Sales for the first quarter rose 1% to C$406,245,000 ($428,136,000) from C$402,062,000 for the prior year period. Canada Bread attributed the sales gain to higher selling prices as a result of price increases implemented in the first half of 2011.

Earnings from operations within the Fresh Bakery segment rose 20% to C$33,211,000 ($35,008,000) from C$27,754,000, while sales were virtually flat at C$282,364,000 ($297,694,000), which compared with C$282,530,000 in the second quarter of fiscal 2010.

“Earnings benefited from improved margins, as price increases and improved operating efficiencies offset the impact of higher raw materials and inflationary costs,” Canada Bread said. “Lower advertising and promotional expenses, cost reduction initiatives and the sandwich product line divestiture also contributed to stronger earnings. These benefits were partly offset by lower sales volumes.

“The new fresh bakery in Hamilton, Ont., which is a significant element of the company’s value creation plan, began initial production in July 2011 as planned. Construction and commissioning of this bakery, one of the largest fresh bakeries in North America, is on schedule and on budget. The company will gradually transfer production from three bakeries in the Greater Toronto Area, which are scheduled for closure between the end of 2011 through to early 2013.”

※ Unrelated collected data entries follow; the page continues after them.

==> src/rtl/fetch_stage_pkg.sv <==
// Shared definitions for the IF stage: reset PC, fetch FSM encodings, the nop
// word and the bundle registered toward ID.
package fetch_stage_pkg;

  localparam logic [31:0] RESET_PC_DEFAULT = 32'hBFC0_0000;
  localparam logic [31:0] NOP_INST         = 32'h0000_0000;
  localparam logic [31:0] PC_STEP          = 32'd4;

  typedef enum logic [1:0] {
    S_REQ  = 2'd0,
    S_WAIT = 2'd1,
    S_HOLD = 2'd2
  } fetch_state_e;

  typedef struct packed {
    logic [31:0] inst;
    logic        in_ds;
    logic        valid;
    logic        adel;
  } id_bundle_t;

  function automatic logic pc_misaligned(input logic [31:0] pc);
    return pc[1:0] != 2'b00;
  endfunction

endpackage

==> src/rtl/fetch_stage_en_flop.sv <==
// Enable flop with synchronous active-high clear; holds its value when en is low.
module fetch_stage_en_flop #(
  parameter int W = 1
) (
  input  logic         clk,
  input  logic         rst,
  input  logic         en,
  input  logic [W-1:0] d,
  output logic [W-1:0] q
);

  logic [W-1:0] val_q;
  logic [W-1:0] val_d;

  always_comb begin
    val_d = val_q;
    if (en) val_d = d;
  end

  always_ff @(posedge clk) begin
    if (rst) val_q <= '0;
    else     val_q <= val_d;
  end

  assign q = val_q;

endmodule

==> src/rtl/fetch_stage.sv <==
// IF stage: owns the PC, runs one outstanding fetch at a time over the
// req/addr_ok/data_ok bus, and registers the fetched instruction toward ID.
module fetch_stage
  import fetch_stage_pkg::*;
#(
  parameter logic [31:0] RESET_PC = RESET_PC_DEFAULT
) (
  input  logic         clk,
  input  logic         rst,
  input  logic         if_stall_i,
  input  logic         if_flush_i,
  input  logic [31:0]  if_flush_pc_i,
  input  logic         id_branch_en_i,
  input  logic [31:0]  id_branch_pc_i,
  output logic         inst_req_o,
  output logic [31:0]  inst_addr_o,
  input  logic         inst_addr_ok_i,
  input  logic         inst_data_ok_i,
  input  logic [31:0]  inst_rdata_i,
  output logic [31:0]  id_pc_o,
  output logic [31:0]  id_inst_o,
  output logic         id_in_delay_slot_o,
  output logic         id_valid_o,
  output logic         id_adel_o,
  output fetch_state_e dbg_state_o
);

  // Handshake: a fetch is accepted in the cycle inst_req_o and inst_addr_ok_i
  // are both high; its word returns in a later cycle with inst_data_ok_i.
  // Only one fetch is ever outstanding, so data_ok needs no tag.

  fetch_state_e state_q, state_d;
  logic [31:0]  pc_q, pc_d;
  logic         discard_q, discard_d;
  logic         pend_br_q, pend_br_d;
  logic [31:0]  pend_tgt_q, pend_tgt_d;
  logic         ds_flag_q, ds_flag_d;
  logic [31:0]  hold_inst_q, hold_inst_d;
  logic         hold_adel_q, hold_adel_d;

  logic         misaligned;
  logic         req_raw;
  logic         accepted;
  logic         arrived;
  logic [31:0]  arr_inst;
  logic         arr_adel;
  logic         deliver;
  logic [31:0]  dlv_inst;
  logic         dlv_adel;
  logic         dlv_ds;
  logic         take_branch;
  id_bundle_t   id_bundle_d;
  id_bundle_t   id_bundle_q;
  logic         id_bundle_en;

  always_comb begin
    state_d     = state_q;
    pc_d        = pc_q;
    discard_d   = discard_q;
    pend_br_d   = pend_br_q;
    pend_tgt_d  = pend_tgt_q;
    ds_flag_d   = ds_flag_q;
    hold_inst_d = hold_inst_q;
    hold_adel_d = hold_adel_q;
    arrived     = 1'b0;
    arr_inst    = NOP_INST;
    arr_adel    = 1'b0;
    deliver     = 1'b0;
    dlv_inst    = NOP_INST;
    dlv_adel    = 1'b0;
    dlv_ds      = ds_flag_q;
    misaligned  = pc_misaligned(pc_q);
    req_raw     = (state_q == S_REQ) && !misaligned;
    accepted    = req_raw && inst_addr_ok_i;
    take_branch = !if_stall_i && id_branch_en_i;

    if (if_flush_i) begin
      pc_d      = if_flush_pc_i;
      pend_br_d = 1'b0;
      ds_flag_d = 1'b0;
      // A response still owed by the bus must be swallowed when it lands.
      if ((state_q == S_WAIT && !inst_data_ok_i) || accepted) begin
        discard_d = 1'b1;
        state_d   = S_WAIT;
      end else begin
        discard_d = 1'b0;
        state_d   = S_REQ;
      end
    end else begin
      unique case (state_q)
        S_REQ: begin
          if (misaligned) begin
            arrived  = 1'b1;
            arr_inst = NOP_INST;
            arr_adel = 1'b1;
          end else if (inst_addr_ok_i) begin
            state_d = S_WAIT;
          end
        end
        S_WAIT: begin
          if (inst_data_ok_i) begin
            if (discard_q) begin
              discard_d = 1'b0;
              state_d   = S_REQ;
            end else begin
              arrived  = 1'b1;
              arr_inst = inst_rdata_i;
            end
          end
        end
        S_HOLD: begin
          if (!if_stall_i) begin
            deliver  = 1'b1;
            dlv_inst = hold_inst_q;
            dlv_adel = hold_adel_q;
            state_d  = S_REQ;
          end
        end
        default: state_d = S_REQ;
      endcase

      if (arrived) begin
        if (if_stall_i) begin
          hold_inst_d = arr_inst;
          hold_adel_d = arr_adel;
          state_d     = S_HOLD;
        end else begin
          deliver  = 1'b1;
          dlv_inst = arr_inst;
          dlv_adel = arr_adel;
          state_d  = S_REQ;
        end
      end

      // A branch seen alongside a delivery makes that word the delay slot.
      if (deliver) begin
        if (take_branch) begin
          dlv_ds = 1'b1;
          pc_d   = id_branch_pc_i;
        end else begin
          pc_d = pend_br_q ? pend_tgt_q : pc_q + PC_STEP;
        end
        pend_br_d = 1'b0;
        ds_flag_d = 1'b0;
      end else if (take_branch) begin
        pend_br_d  = 1'b1;
        pend_tgt_d = id_branch_pc_i;
        ds_flag_d  = 1'b1;
      end
    end
  end

  always_ff @(posedge clk) begin
    if (rst) begin
      state_q     <= S_REQ;
      pc_q        <= RESET_PC;
      discard_q   <= 1'b0;
      pend_br_q   <= 1'b0;
      pend_tgt_q  <= '0;
      ds_flag_q   <= 1'b0;
      hold_inst_q <= '0;
      hold_adel_q <= 1'b0;
    end else begin
      state_q     <= state_d;
      pc_q        <= pc_d;
      discard_q   <= discard_d;
      pend_br_q   <= pend_br_d;
      pend_tgt_q  <= pend_tgt_d;
      ds_flag_q   <= ds_flag_d;
      hold_inst_q <= hold_inst_d;
      hold_adel_q <= hold_adel_d;
    end
  end

  // Flush zeroes the ID bundle even while stalled; otherwise stall freezes it.
  always_comb begin
    id_bundle_en = if_flush_i || !if_stall_i;
    id_bundle_d  = '0;
    if (deliver) begin
      id_bundle_d.inst  = dlv_inst;
      id_bundle_d.in_ds = dlv_ds;
      id_bundle_d.valid = 1'b1;
      id_bundle_d.adel  = dlv_adel;
    end
  end

  fetch_stage_en_flop #(.W($bits(id_bundle_t))) u_id_bundle (
    .clk (clk),
    .rst (rst),
    .en  (id_bundle_en),
    .d   (id_bundle_d),
    .q   (id_bundle_q)
  );

  fetch_stage_en_flop #(.W(32)) u_id_pc (
    .clk (clk),
    .rst (rst),
    .en  (deliver),
    .d   (pc_q),
    .q   (id_pc_o)
  );

  assign inst_req_o         = req_raw && !rst;
  assign inst_addr_o        = pc_q;
  assign id_inst_o          = id_bundle_q.inst;
  assign id_in_delay_slot_o = id_bundle_q.in_ds;
  assign id_valid_o         = id_bundle_q.valid;
  assign id_adel_o          = id_bundle_q.adel;
  assign dbg_state_o        = state_q;

endmodule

Operating earnings in the Frozen Bakery segment fell 36% to C$1,892,000 ($1,994,000) from C$2,957,000. Sales, meanwhile, rose 4% to C$123,881,000 ($130,546,000) from C$119,532,000.

Canada Bread said sales volumes in the Frozen Bakery business improved slightly compared with last year, benefiting from increased bagel sales volumes in the United Kingdom following the re-launch of the New York Bakery brand earlier this year.

“The frozen bakery business continues to implement price increases to fully offset the impact of higher raw material and other inflationary costs,” Canada Bread said. “Resulting margin compression was partially offset by lower operating costs.

“In the United Kingdom, the company sold a small scale bakery in Cumbria in April 2011 and closed a bakery in London in May 2011, with production consolidated into its bakeries in Maidstone and Walsall.”

For the first six months of fiscal 2011 Canada Bread had earnings of C$13,938,000 ($14,692,000), or C$0.55 per share, down sharply from C$33,918,000, or C$1.34 per share, in the same period of fiscal 2010. Net sales also were lower, falling 1% to C$778,005,000 ($820,210,000) from C$783,994,000.